Anyone try the slammer socks? I picked up a dozen to see if they seem to work well and put them out in the yard. Looked pretty good and weren't too bad to set up. Just wondering if anyone had any thoughts or have used them already. Pics would be really cool as well if possible. Thanks!


----------



## the professor (Oct 13, 2006)

I bought 8 dozen on closeout for $205 shipped. I figured for $25 a dozen for printed, grommeted, supported socks, I can deal with them if they have some flaws. I can see where I might have issues with some of them, but I guess I'll find out this spring. I know some guys have posted that they absolutely hate them, and some have posted having good success with them.


----------



## DUCKWHISPERER (Aug 20, 2009)

How is the Material compared to Sillos? I heard they tear pretty easy. I guess for the price they would make great fillers


----------



## the professor (Oct 13, 2006)

seems to be the same soft tyvek that sillosocks use. The tearing I've heard is more at the seams. Like I said, couldn't pass em up for the price I paid.


----------



## dndhomes (May 26, 2011)

I run about 1000 have had no problems going to get some more just no blues.glue on the top washer though.


----------



## Gillbilly (Mar 21, 2007)

Picked up 12 doz.What are you using for transporting?


----------



## snowgetter1 (Jan 20, 2011)

I have not used Slammers, but the White Rock Decoys look like a pretty good deal.
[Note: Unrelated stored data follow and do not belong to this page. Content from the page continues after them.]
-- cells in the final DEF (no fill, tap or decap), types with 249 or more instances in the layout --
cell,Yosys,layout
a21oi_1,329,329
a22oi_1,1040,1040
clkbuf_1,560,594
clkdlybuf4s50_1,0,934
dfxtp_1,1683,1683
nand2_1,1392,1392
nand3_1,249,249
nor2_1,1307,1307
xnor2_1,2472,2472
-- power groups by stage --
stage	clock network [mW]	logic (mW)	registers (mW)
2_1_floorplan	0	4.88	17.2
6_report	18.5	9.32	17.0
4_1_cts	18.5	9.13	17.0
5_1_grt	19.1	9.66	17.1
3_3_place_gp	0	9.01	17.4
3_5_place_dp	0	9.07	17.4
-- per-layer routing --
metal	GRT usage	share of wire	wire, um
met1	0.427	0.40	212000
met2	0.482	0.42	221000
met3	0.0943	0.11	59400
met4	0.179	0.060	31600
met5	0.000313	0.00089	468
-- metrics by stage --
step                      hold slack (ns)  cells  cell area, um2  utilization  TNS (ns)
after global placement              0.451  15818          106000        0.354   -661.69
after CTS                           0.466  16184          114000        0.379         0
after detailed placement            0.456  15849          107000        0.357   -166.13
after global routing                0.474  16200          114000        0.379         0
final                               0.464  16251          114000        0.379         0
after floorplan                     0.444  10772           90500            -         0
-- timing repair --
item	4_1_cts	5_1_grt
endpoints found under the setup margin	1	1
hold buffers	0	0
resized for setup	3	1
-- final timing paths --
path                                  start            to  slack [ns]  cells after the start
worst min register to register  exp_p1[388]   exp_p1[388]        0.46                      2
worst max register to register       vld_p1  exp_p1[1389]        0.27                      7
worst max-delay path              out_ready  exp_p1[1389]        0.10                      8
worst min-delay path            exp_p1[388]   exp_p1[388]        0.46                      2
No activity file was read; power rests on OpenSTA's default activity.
$ cat src/rtl/irq_pkg.sv
// irq_pkg
//   Shared types and constants for the interrupt controller slice.
//   irq_state_t : scheduler FSM states
//   irq_src_t   : encoding of the serviced source, as seen on irq_src
//   KEY_CODE_DEFAULT : payload reported on irq_data when the key is serviced
package irq_pkg;

  typedef enum logic [1:0] {
    IRQ_IDLE    = 2'd0,
    IRQ_REQ     = 2'd1,
    IRQ_SERVICE = 2'd2
  } irq_state_t;

  typedef enum logic [1:0] {
    SRC_NONE = 2'b00,
    SRC_KEY  = 2'b01,
    SRC_ETH  = 2'b10
  } irq_src_t;

  localparam logic [31:0] KEY_CODE_DEFAULT = 32'h0000_0001;

endpackage

$ cat src/rtl/irq_controller_if.sv
// irq_controller_if
//   Bundles the event inputs, the core return pulses and the interrupt
//   outputs of irq_controller.
//   master : the environment side (keypad, Ethernet receiver, core)
//   slave  : the controller side
//   Signals: key_in, eth_valid, eth_data, eth_ready, rti, rsi,
//            irq_out, irq_data, irq_src, irq_busy
interface irq_controller_if
  import irq_pkg::*;
#(
  parameter int DATA_W = 32
) ();

  logic              key_in;
  logic              eth_valid;
  logic [DATA_W-1:0] eth_data;
  logic              eth_ready;
  logic              rti;
  logic              rsi;
  logic              irq_out;
  logic [DATA_W-1:0] irq_data;
  irq_src_t          irq_src;
  logic              irq_busy;

  modport master (
    output key_in, eth_valid, eth_data, rti, rsi,
    input  eth_ready, irq_out, irq_data, irq_src, irq_busy
  );

  modport slave (
    input  key_in, eth_valid, eth_data, rti, rsi,
    output eth_ready, irq_out, irq_data, irq_src, irq_busy
  );

endinterface

$ cat src/rtl/irq_event_fifo.sv
// irq_event_fifo
//   Synchronous FIFO queueing Ethernet receive payloads until the scheduler
//   grants them. The head entry is visible combinationally on head_data.
//   Ports: clk, rst_n (async, active-low), push/push_data, pop,
//          head_data, full, empty, count.
//   Pushes while full and pops while empty are dropped.
module irq_event_fifo #(
  parameter int DATA_W = 32,
  parameter int DEPTH  = 4
) (
  input  logic                       clk,
  input  logic                       rst_n,
  input  logic                       push,
  input  logic [DATA_W-1:0]          push_data,
  input  logic                       pop,
  output logic [DATA_W-1:0]          head_data,
  output logic                       full,
  output logic                       empty,
  output logic [$clog2(DEPTH):0]     count
);

  localparam int AW = $clog2(DEPTH);
  localparam int CW = AW + 1;

  logic [DATA_W-1:0] mem_q [DEPTH];
  logic [DATA_W-1:0] mem_d [DEPTH];
  logic [AW-1:0]     wr_ptr_q, wr_ptr_d;
  logic [AW-1:0]     rd_ptr_q, rd_ptr_d;
  logic [CW-1:0]     count_q, count_d;
  logic              push_ok;
  logic              pop_ok;

  assign full      = (count_q == CW'(DEPTH));
  assign empty     = (count_q == '0);
  assign count     = count_q;
  assign head_data = mem_q[rd_ptr_q];
  assign push_ok   = push & ~full;
  assign pop_ok    = pop & ~empty;

  // Pointers wrap naturally because DEPTH is a power of two.
  always_comb begin
    mem_d    = mem_q;
    wr_ptr_d = wr_ptr_q;
    rd_ptr_d = rd_ptr_q;
    count_d  = count_q;
    if (push_ok) begin
      mem_d[wr_ptr_q] = push_data;
      wr_ptr_d        = wr_ptr_q + 1'b1;
    end
    if (pop_ok) begin
      rd_ptr_d = rd_ptr_q + 1'b1;
    end
    case ({push_ok, pop_ok})
      2'b10:   count_d = count_q + 1'b1;
      2'b01:   count_d = count_q - 1'b1;
      default: count_d = count_q;
    endcase
  end

  always_ff @(posedge clk or negedge rst_n) begin
    if (!rst_n) begin
      for (int i = 0; i < DEPTH; i++) mem_q[i] <= '0;
      wr_ptr_q <= '0;
      rd_ptr_q <= '0;
      count_q  <= '0;
    end else begin
      mem_q    <= mem_d;
      wr_ptr_q <= wr_ptr_d;
      rd_ptr_q <= rd_ptr_d;
      count_q  <= count_d;
    end
  end

endmodule
--- src/rtl/handshake_slice.sv ---
// rtl/handshake_slice.sv - one valid/ready timing cut selected by MODE, with flush and held count
module handshake_slice
    import handshake_pkg::*;
#(
    parameter int DATA_W = 32,
    parameter int MODE   = MODE_BOTH
) (
    input  logic              clk,
    input  logic              rst_n,
    input  logic              flush,
    input  logic              master_valid,
    input  logic [DATA_W-1:0] master_data,
    output logic              master_ready,
    output logic              slave_valid,
    output logic [DATA_W-1:0] slave_data,
    input  logic              slave_ready,
    output logic [1:0]        count
);

    if (MODE == MODE_PASS) begin : g_pass
        // No state: the slice is a pair of wires
        assign slave_valid  = master_valid;
        assign slave_data   = master_data;
        assign master_ready = slave_ready;
        assign count        = 2'd0;

        logic unused;
        assign unused = ^{clk, rst_n, flush};

    end else if (MODE == MODE_VALID) begin : g_valid
        logic              out_valid;
        logic [DATA_W-1:0] out_data;

        // Ready is combinational from downstream so the slice streams at full rate
        assign master_ready = ~out_valid | slave_ready;
        assign slave_valid  = out_valid;
        assign slave_data   = out_data;
        assign count        = {1'b0, out_valid};

        // Forward register: load on upstream transfer, empty on downstream transfer without refill
        always_ff @(posedge clk or negedge rst_n) begin
            if (!rst_n) begin
                out_valid <= 1'b0;
                out_data  <= '0;
            end else if (flush) begin
                out_valid <= 1'b0;
            end else if (master_valid && master_ready) begin
                out_valid <= 1'b1;
                out_data  <= master_data;
            end else if (slave_ready) begin
                out_valid <= 1'b0;
            end
        end

    end else if (MODE == MODE_READY) begin : g_ready
        logic              skid_valid;
        logic [DATA_W-1:0] skid_data;

        // Ready comes straight from a flop; valid/data bypass the skid when it is empty
        assign master_ready = ~skid_valid;
        assign slave_valid  = master_valid | skid_valid;
        assign slave_data   = skid_valid ? skid_data : master_data;
        assign count        = {1'b0, skid_valid};

        // Skid register: catch a beat the downstream refused, release it once taken
        always_ff @(posedge clk or negedge rst_n) begin
            if (!rst_n) begin
                skid_valid <= 1'b0;
                skid_data  <= '0;
            end else if (flush) begin
                skid_valid <= 1'b0;
            end else if (skid_valid) begin
                if (slave_ready) begin
                    skid_valid <= 1'b0;
                end
            end else if (master_valid && !slave_ready) begin
                skid_valid <= 1'b1;
                skid_data  <= master_data;
            end
        end

    end else begin : g_both
        logic              main_valid;
        logic [DATA_W-1:0] main_data;
        logic              skid_valid;
        logic [DATA_W-1:0] skid_data;
        logic              take_in;
        logic              take_out;

        // Both directions leave from flops; the skid absorbs the beat in flight when ready drops
        assign master_ready = ~skid_valid;
        assign slave_valid  = main_valid;
        assign slave_data   = main_data;
        assign count        = {1'b0, main_valid} + {1'b0, skid_valid};
        assign take_in      = master_valid & ~skid_valid;
        assign take_out     = main_valid & slave_ready;

        // Two-entry buffer: main feeds downstream, skid refills main when main is consumed
        always_ff @(posedge clk or negedge rst_n) begin
            if (!rst_n) begin
                main_valid <= 1'b0;
                main_data  <= '0;
                skid_valid <= 1'b0;
                skid_data  <= '0;
            end else if (flush) begin
                main_valid <= 1'b0;
                skid_valid <= 1'b0;
            end else if (take_out) begin
                if (skid_valid) begin
                    main_data  <= skid_data;
                    skid_valid <= 1'b0;
                end else if (take_in) begin
                    main_data  <= master_data;
                end else begin
                    main_valid <= 1'b0;
                end
            end else if (take_in) begin
                if (!main_valid) begin
                    main_valid <= 1'b1;
                    main_data  <= master_data;
                end else begin
                    skid_valid <= 1'b1;
                    skid_data  <= master_data;
                end
            end
        end
    end

endmodule

--- src/rtl/handshake_pipe_cfg.sv ---
// rtl/handshake_pipe_cfg.sv - chain of STAGES handshake slices with flush gating and occupancy count
module handshake_pipe_cfg
    import handshake_pkg::*;
#(
    parameter  int DATA_W = 32,
    parameter  int STAGES = 1,
    parameter  int MODE   = MODE_BOTH,
    localparam int CNT_W  = $clog2(2*STAGES+1)
) (
    input  logic              clk,
    input  logic              rst_n,
    input  logic              flush,
    input  logic              master_valid,
    input  logic [DATA_W-1:0] master_data,
    output logic              master_ready,
    output logic              slave_valid,
    output logic [DATA_W-1:0] slave_data,
    input  logic              slave_ready,
    output logic [CNT_W-1:0]  occupancy
);

    localparam int CAPACITY = STAGES * slice_capacity(MODE);

    // Each stage keeps its own link signals so the backward ready chain is not one vector
    for (genvar k = 0; k < STAGES; k++) begin : g_slice
        logic              mv;
        logic [DATA_W-1:0] md;
        logic              mr;
        logic              sv;
        logic [DATA_W-1:0] sd;
        logic              sr;
        logic [1:0]        cnt;
        logic [CNT_W-1:0]  acc;

        // Outer ports are gated by flush so nothing moves while the pipe is being emptied
        if (k == 0) begin : g_head
            assign mv  = master_valid & ~flush;
            assign md  = master_data;
            assign acc = CNT_W'(cnt);
        end else begin : g_link
            assign mv  = g_slice[k-1].sv;
            assign md  = g_slice[k-1].sd;
            assign acc = g_slice[k-1].acc + CNT_W'(cnt);
        end

        if (k == STAGES-1) begin : g_tail
            assign sr = slave_ready & ~flush;
        end else begin : g_mid
            assign sr = g_slice[k+1].mr;
        end

        handshake_slice #(
            .DATA_W (DATA_W),
            .MODE   (MODE)
        ) u_slice (
            .clk          (clk),
            .rst_n        (rst_n),
            .flush        (flush),
            .master_valid (mv),
            .master_data  (md),
            .master_ready (mr),
            .slave_valid  (sv),
            .slave_data   (sd),
            .slave_ready  (sr),
            .count        (cnt)
        );
    end

    assign master_ready = g_slice[0].mr & ~flush;
    assign slave_valid  = g_slice[STAGES-1].sv & ~flush;
    assign slave_data   = g_slice[STAGES-1].sd;
    assign occupancy    = g_slice[STAGES-1].acc;

    // The held count can never exceed what the chain is able to store
    a_occ_bound : assert property (@(posedge clk) disable iff (!rst_n)
        occupancy <= CNT_W'(CAPACITY));

endmodule
`config.mk`:
```
export PLATFORM = sky130hd
export DESIGN_NAME = mac_unit_vert_seq
export DESIGN_NICKNAME = d
export VERILOG_FILES = /design/src/rtl/mac_unit_vert_seq.sv
export SDC_FILE = /design/constraint.sdc
export NUM_CORES = 1
export LEC_CHECK = 0
export BUFFER_PORTS_ARGS = -buffer_cell sky130_fd_sc_hd__buf_2
export CORE_MARGIN = 2
export CORE_UTILIZATION = 45
export DETAILED_ROUTE_END_ITERATION = 16
export GPL_ROUTABILITY_DRIVEN = 0
export GPL_TIMING_DRIVEN = 0
export PLACE_DENSITY_LB_ADDON = 0.3
export SLEW_MARGIN = 20
export SYNTH_ARGS = -nofsm -noshare
export SYNTH_HDL_FRONTEND = slang
export SYNTH_SLANG_ARGS = --single-unit
export TNS_END_PERCENT = 30
```
`constraint.sdc`:
```
create_clock -name clk -period 4.6 [get_ports clk]
set_input_delay 0.92 -clock clk [delete_from_list [all_inputs] [get_ports clk]]
set_output_delay 0.92 -clock clk [all_outputs]
set_load 0.01 [all_outputs]
```
`src/rtl/mac_unit_vert_seq.sv`:
```
// Vertical bit-column MAC: one weight bit-column per beat (MSB first), a 2-stage
// accumulate pipeline, and a saturated, rescaled result behind a valid/ready handshake.
module mac_unit_vert_seq #(
    parameter int DATA_WIDTH    = 8,
    parameter int VEC_LENGTH    = 32,
    parameter int MAX_COL       = 8,
    parameter int SUM_ACT_WIDTH = DATA_WIDTH + 3,
    parameter int ACC_WIDTH     = 32,
    parameter int RESULT_WIDTH  = 16,
    parameter int OUT_SHIFT     = 8,
    localparam int NUM_GROUPS   = VEC_LENGTH / 8,
    localparam int NUM_LANES    = VEC_LENGTH / 2,
    localparam int COL_WIDTH    = $clog2(MAX_COL)
) (
    input  logic                                        clk,
    input  logic                                        reset,
    input  logic [COL_WIDTH:0]                          cfg_num_col,
    input  logic                                        load_accum,
    input  logic [ACC_WIDTH-1:0]                        accum_prev,
    input  logic                                        col_valid,
    output logic                                        col_ready,
    input  logic [VEC_LENGTH-1:0][DATA_WIDTH-1:0]       act_in,
    input  logic [NUM_LANES-1:0][2:0]                   act_sel,
    input  logic [NUM_LANES-1:0]                        act_val,
    input  logic [NUM_GROUPS-1:0][SUM_ACT_WIDTH-1:0]    sum_act,
    input  logic [NUM_GROUPS-1:0]                       is_skip_zero,
    input  logic [2:0]                                  mul_const,
    input  logic                                        is_shift_mul,
    output logic                                        out_valid,
    input  logic                                        out_ready,
    output logic [RESULT_WIDTH-1:0]                     result,
    output logic                                        result_sat,
    output logic                                        busy,
    output logic [1:0]                                  dbg_state
);

    // Handshakes: a column beat transfers on a clk edge where col_valid && col_ready;
    // a result transfers on a clk edge where out_valid && out_ready. out_valid, result
    // and result_sat stay stable until that transfer.

    typedef enum logic [1:0] {S_IDLE, S_ACCUM, S_DRAIN, S_OUT} state_t;

    localparam logic [COL_WIDTH:0] NCOL_ONE = (COL_WIDTH+1)'(1);
    localparam logic [COL_WIDTH:0] NCOL_TWO = (COL_WIDTH+1)'(2);
    localparam logic [COL_WIDTH:0] NCOL_MAX = (COL_WIDTH+1)'(MAX_COL);
    localparam logic signed [ACC_WIDTH-1:0] RES_MAX =
        {{(ACC_WIDTH-RESULT_WIDTH+1){1'b0}}, {(RESULT_WIDTH-1){1'b1}}};
    localparam logic signed [ACC_WIDTH-1:0] RES_MIN =
        {{(ACC_WIDTH-RESULT_WIDTH+1){1'b1}}, {(RESULT_WIDTH-1){1'b0}}};

    state_t                        state_q, state_d;
    logic [COL_WIDTH:0]            ncol_q, ncol_d;
    logic [COL_WIDTH-1:0]          col_idx_q, col_idx_d;
    logic signed [ACC_WIDTH-1:0]   acc_q, acc_d;
    logic                          s1_valid_q, s1_valid_d;
    logic signed [ACC_WIDTH-1:0]   s1_term_q, s1_term_d;
    logic signed [ACC_WIDTH-1:0]   s1_mul_q, s1_mul_d;
    logic                          out_valid_q, out_valid_d;
    logic [RESULT_WIDTH-1:0]       result_q, result_d;
    logic                          result_sat_q, result_sat_d;

    logic signed [ACC_WIDTH-1:0]   lane_val [NUM_LANES];
    logic signed [ACC_WIDTH-1:0]   grp_true [NUM_GROUPS];
    logic signed [ACC_WIDTH-1:0]   sa_ext   [NUM_GROUPS];
    logic signed [ACC_WIDTH-1:0]   tot_chain [NUM_GROUPS+1];
    logic signed [ACC_WIDTH-1:0]   sa_chain  [NUM_GROUPS+1];

    assign tot_chain[0] = '0;
    assign sa_chain[0]  = '0;

    // Each lane picks one of five activations from its group's 8-wide window.
    for (genvar g = 0; g < NUM_GROUPS; g++) begin : g_grp
        logic signed [ACC_WIDTH-1:0] psum;
        for (genvar j = 0; j < 4; j++) begin : g_lane
            localparam int L = 4*g + j;
            localparam int B = 8*g + j;
            logic [DATA_WIDTH-1:0] picked;
            assign picked = (act_sel[L] == 3'd0) ? act_in[B]   :
                            (act_sel[L] == 3'd1) ? act_in[B+1] :
                            (act_sel[L] == 3'd2) ? act_in[B+2] :
                            (act_sel[L] == 3'd3) ? act_in[B+3] :
                            (act_sel[L] == 3'd4) ? act_in[B+4] : '0;
            assign lane_val[L] = act_val[L] ? ACC_WIDTH'($signed(picked)) : '0;
        end
        assign psum         = lane_val[4*g] + lane_val[4*g+1] + lane_val[4*g+2] + lane_val[4*g+3];
        assign sa_ext[g]    = ACC_WIDTH'($signed(sum_act[g]));
        assign grp_true[g]  = is_skip_zero[g] ? psum : sa_ext[g] - psum;
        assign tot_chain[g+1] = tot_chain[g] + grp_true[g];
        assign sa_chain[g+1]  = sa_chain[g] + sa_ext[g];
    end

    logic                          beat;
    logic [COL_WIDTH:0]            ncol_cfg;
    logic [COL_WIDTH:0]            ncol_eff;
    logic [COL_WIDTH:0]            ncol_m1;
    logic [COL_WIDTH:0]            ncol_m2;
    logic [COL_WIDTH-1:0]          cur_idx;
    logic                          cur_msb;
    logic signed [ACC_WIDTH-1:0]   tot_signed;
    logic signed [ACC_WIDTH-1:0]   beat_term;
    logic signed [ACC_WIDTH-1:0]   mc_ext;
    logic signed [ACC_WIDTH-1:0]   mul_prod;
    logic signed [ACC_WIDTH-1:0]   mul_term;
    logic signed [ACC_WIDTH-1:0]   acc_sh;

    assign col_ready = (state_q == S_IDLE) || (state_q == S_ACCUM);
    assign beat      = col_valid && col_ready;

    always_comb begin
        ncol_cfg = cfg_num_col;
        if (cfg_num_col == '0) begin
            ncol_cfg = NCOL_ONE;
        end else if (cfg_num_col > NCOL_MAX) begin
            ncol_cfg = NCOL_MAX;
        end
        ncol_eff = (state_q == S_IDLE) ? ncol_cfg : ncol_q;
        ncol_m1  = ncol_eff - NCOL_ONE;
        ncol_m2  = ncol_cfg - NCOL_TWO;

        // The first beat of a tile is always the MSB column.
        cur_idx  = (state_q == S_IDLE) ? ncol_m1[COL_WIDTH-1:0] : col_idx_q;
        cur_msb  = ({1'b0, cur_idx} == ncol_m1);

        tot_signed = cur_msb ? -tot_chain[NUM_GROUPS] : tot_chain[NUM_GROUPS];
        beat_term  = tot_signed <<< cur_idx;
        mc_ext     = {{(ACC_WIDTH-3){1'b0}}, mul_const};
        mul_prod   = sa_chain[NUM_GROUPS] * mc_ext;
        mul_term   = is_shift_mul ? (mul_prod <<< 3) : mul_prod;

        acc_sh     = acc_q >>> OUT_SHIFT;
    end

    always_comb begin
        state_d      = state_q;
        ncol_d       = ncol_q;
        col_idx_d    = col_idx_q;
        acc_d        = s1_valid_q ? (acc_q + s1_term_q + s1_mul_q) : acc_q;
        s1_valid_d   = beat;
        s1_term_d    = beat ? beat_term : s1_term_q;
        s1_mul_d     = beat ? mul_term  : s1_mul_q;
        out_valid_d  = out_valid_q;
        result_d     = result_q;
        result_sat_d = result_sat_q;

        case (state_q)
            S_IDLE: begin
                if (beat) begin
                    ncol_d = ncol_cfg;
                    acc_d  = load_accum ? $signed(accum_prev) : '0;
                    if (ncol_cfg == NCOL_ONE) begin
                        state_d = S_DRAIN;
                    end else begin
                        state_d   = S_ACCUM;
                        col_idx_d = ncol_m2[COL_WIDTH-1:0];
                    end
                end
            end
            S_ACCUM: begin
                if (beat) begin
                    if (col_idx_q == '0) begin
                        state_d = S_DRAIN;
                    end else begin
                        col_idx_d = col_idx_q - 1'b1;
                    end
                end
            end
            S_DRAIN: begin
                // Wait until the last stage-1 value has landed in the accumulator.
                if (!s1_valid_q) begin
                    state_d     = S_OUT;
                    out_valid_d = 1'b1;
                    if (acc_sh > RES_MAX) begin
                        result_d     = RES_MAX[RESULT_WIDTH-1:0];
                        result_sat_d = 1'b1;
                    end else if (acc_sh < RES_MIN) begin
                        result_d     = RES_MIN[RESULT_WIDTH-1:0];
                        result_sat_d = 1'b1;
                    end else begin
                        result_d     = acc_sh[RESULT_WIDTH-1:0];
                        result_sat_d = 1'b0;
                    end
                end
            end
            S_OUT: begin
                if (out_ready) begin
                    state_d     = S_IDLE;
                    out_valid_d = 1'b0;
                end
            end
            default: state_d = S_IDLE;
        endcase
    end

    always_ff @(posedge clk or negedge reset) begin
        if (!reset) begin
            state_q      <= S_IDLE;
            ncol_q       <= '0;
            col_idx_q    <= '0;
            acc_q        <= '0;
            s1_valid_q   <= 1'b0;
            s1_term_q    <= '0;
            s1_mul_q     <= '0;
            out_valid_q  <= 1'b0;
            result_q     <= '0;
            result_sat_q <= 1'b0;
        end else begin
            state_q      <= state_d;
            ncol_q       <= ncol_d;
            col_idx_q    <= col_idx_d;
            acc_q        <= acc_d;
            s1_valid_q   <= s1_valid_d;
            s1_term_q    <= s1_term_d;
            s1_mul_q     <= s1_mul_d;
            out_valid_q  <= out_valid_d;
            result_q     <= result_d;
            result_sat_q <= result_sat_d;
        end
    end

    assign out_valid  = out_valid_q;
    assign result     = result_q;
    assign result_sat = result_sat_q;
    assign busy       = (state_q != S_IDLE);
    assign dbg_state  = state_q;

endmodule

```
Word-level counts from Yosys, hierarchy flattened --
Cells that the tools add are included.
Storage, ports and cells: ROM bits 0, latch bits 0, memories 0, register bits 113, RAM bits 0
Cells by class: shifts and indexed selects 1, bitwise logic cells 1, divide/modulo/power cells 0, $add $sub $neg 28, multiplexer cells 129, equal/unequal tests 76, $lt $le $gt $ge 3, reduce and logical (&&, ||, !) cells 29, multipliers 1
Operators by type and width (count):
- two-way mux 32 bit | 25
- two-way mux 8 bit | 80
- adder 32 bit | 16
- subtractor 11 x 32 -> 32 bit | 4
- equality test 3 x 2 -> 1 bit, second input constant | 32
- zero test 3 bit | 17
- equality test 3 x 1 -> 1 bit, second input constant | 16
- equality test 3 bit, second input constant | 16
- adder 32 x 21 -> 32 bit | 1
- two-way mux 16 bit | 2
- negator 32 bit | 1
- <<< shifter 32 x 3 -> 32 bit | 1
- > comparator 24 x 16 -> 1 bit, second input constant | 1
- less-than comparator 24 x 16 -> 1 bit, second input constant | 1
- two-way mux 20 bit | 1
- multiplier 14 x 4 -> 18 bit | 1
- two-way mux 3 bit | 5
- adder 13 x 11 -> 14 bit | 1
- adder 12 x 11 -> 13 bit | 1
- adder 11 x 11 -> 12 bit | 1
- two-way mux 2 bit | 6
- two-way mux 4 bit | 3
- != test 2 bit, second input constant | 6
- AND reduction 5 bit | 2
- 21 further kinds | 28

Logic depth before layout (Yosys ltp) --
depth after elaboration 18, mapped depth 54, mapped depth without buffers 52

Worst setup path after synthesis --
Ideal clock, no wire load.
kind input port to flip-flop, start point in act_sel[15] (netlist name), end point reg s1_term_q[31], cell stages on the path 53, library setup time 137 ps, slack -7609 ps, required time 4463 ps, arrival time 12072 ps, path buffers 2, cells stage by stage clkbuf_1 > mux4_2 > a22oi_1 > nor2b_1 > fa_1 > inv_1 > fa_1 > inv_1 > ha_1 > fa_1 > a21oi_1 > nor2_1 > nor2_1 > o21bai_1 > a21oi_1 > o21bai_1 > a21o_1 > a21o_1 > [17 not listed] > fa_1 > inv_1 > ha_1 > clkbuf_1 > a21o_1 > a21o_1 > a21o_1 > a21oi_1 > o221ai_1 > a211oi_2 > o21ai_1 > or4b_1 > o31ai_2 > xnor2_1 > xnor3_1 > and4_1 > a2111oi_1 > o21ai_1
Between the ends: cells in the longest elaborated chain, start to end 18, elaborated cells on any way between the ends 22, those cells by class add/sub: 8; eq/ne: 4; shift: 1; mux: 8; reduce/logical: 1
RTL lines:
- from (decl) | line 23 | input logic [NUM_LANES-1:0][2:0] act_sel,
- equality test 3 bit | line 82 | (act_sel[L] == 3'd4) ? act_in[B+4] : '0;
- two-way mux 8 bit | line 82
- two-way mux 8 bit | line 81 | (act_sel[L] == 3'd3) ? act_in[B+3] :
- two-way mux 8 bit | line 80 | (act_sel[L] == 3'd2) ? act_in[B+2] :
- two-way mux 8 bit | line 79 | (act_sel[L] == 3'd1) ? act_in[B+1] :
- two-way mux 8 bit * | line 78 | assign picked = (act_sel[L] == 3'd0) ? act_in[B] :
- two-way mux 32 bit * | line 83 | assign lane_val[L] = act_val[L] ? ACC_WIDTH'($signed(picked)) : '0;
- adder 32 bit * (3 in a row) | line 85 | assign psum = lane_val[4*g] + lane_val[4*g+1] + lane_val[4*g+2] + lane_val[4*g+3];
- subtractor 11 x 32 -> 32 bit | line 87 | assign grp_true[g] = is_skip_zero[g] ? psum : sa_ext[g] - psum;
- two-way mux 32 bit * | line 87
- adder 32 bit * (3 in a row) | line 88 | assign tot_chain[g+1] = tot_chain[g] + grp_true[g];
- negator 32 bit | line 124 | tot_signed = cur_msb ? -tot_chain[NUM_GROUPS] : tot_chain[NUM_GROUPS];
- two-way mux 32 bit * | line 124
- <<< shifter 32 x 3 -> 32 bit * | line 125 | beat_term = tot_signed <<< cur_idx;
- to (signal assigned) | line 212 | s1_term_q <= s1_term_d;
- to (decl) | line 56 | logic signed [ACC_WIDTH-1:0] s1_term_q, s1_term_d;
Every way passes the cells marked *; elsewhere a longest branch is shown, timed or not. A chain may end at the register's enable or synchronous reset.

Final worst setup path --
Ends and elaborated chain as after synthesis.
A buddy of mine has a few dozen Slammers to try this year and they look good though.


----------



## dndhomes (May 26, 2011)

plastic tubs from walmart about 120 per tub


----------



## the professor (Oct 13, 2006)

Gillbilly said:


> Picked up 12 doz.What are you using for transporting?


Rubbermaid tote right now. Might switch over to sillosock bags for all my socks this spring though.


----------